*YOUR GOAL*
Across the data below, how many lines hold "enum"? Answer with that number and nothing else.

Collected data

==> src/rtl/ifu_pkg.sv <==
// Shared types and constants for the instruction fetch unit.
package ifu_pkg;

    // Fetch sequencer states, in the order a normal fetch walks through them.
    typedef enum logic [2:0] {
        S_BOOT,
        S_AR,
        S_R,
        S_ISSUE,
        S_EXEC,
        S_FAULT
    } state_t;

    // AXI read response encoding; anything other than OKAY is an error.
    localparam logic [1:0] RESP_OKAY = 2'b00;

    // Reason for a pending fetch fault, as presented to the trap logic.
    typedef enum logic [1:0] {
        FC_NONE    = 2'd0,
        FC_BUS     = 2'd1,
        FC_TIMEOUT = 2'd2
    } fault_cause_t;

endpackage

*TASK SOLUTION*
2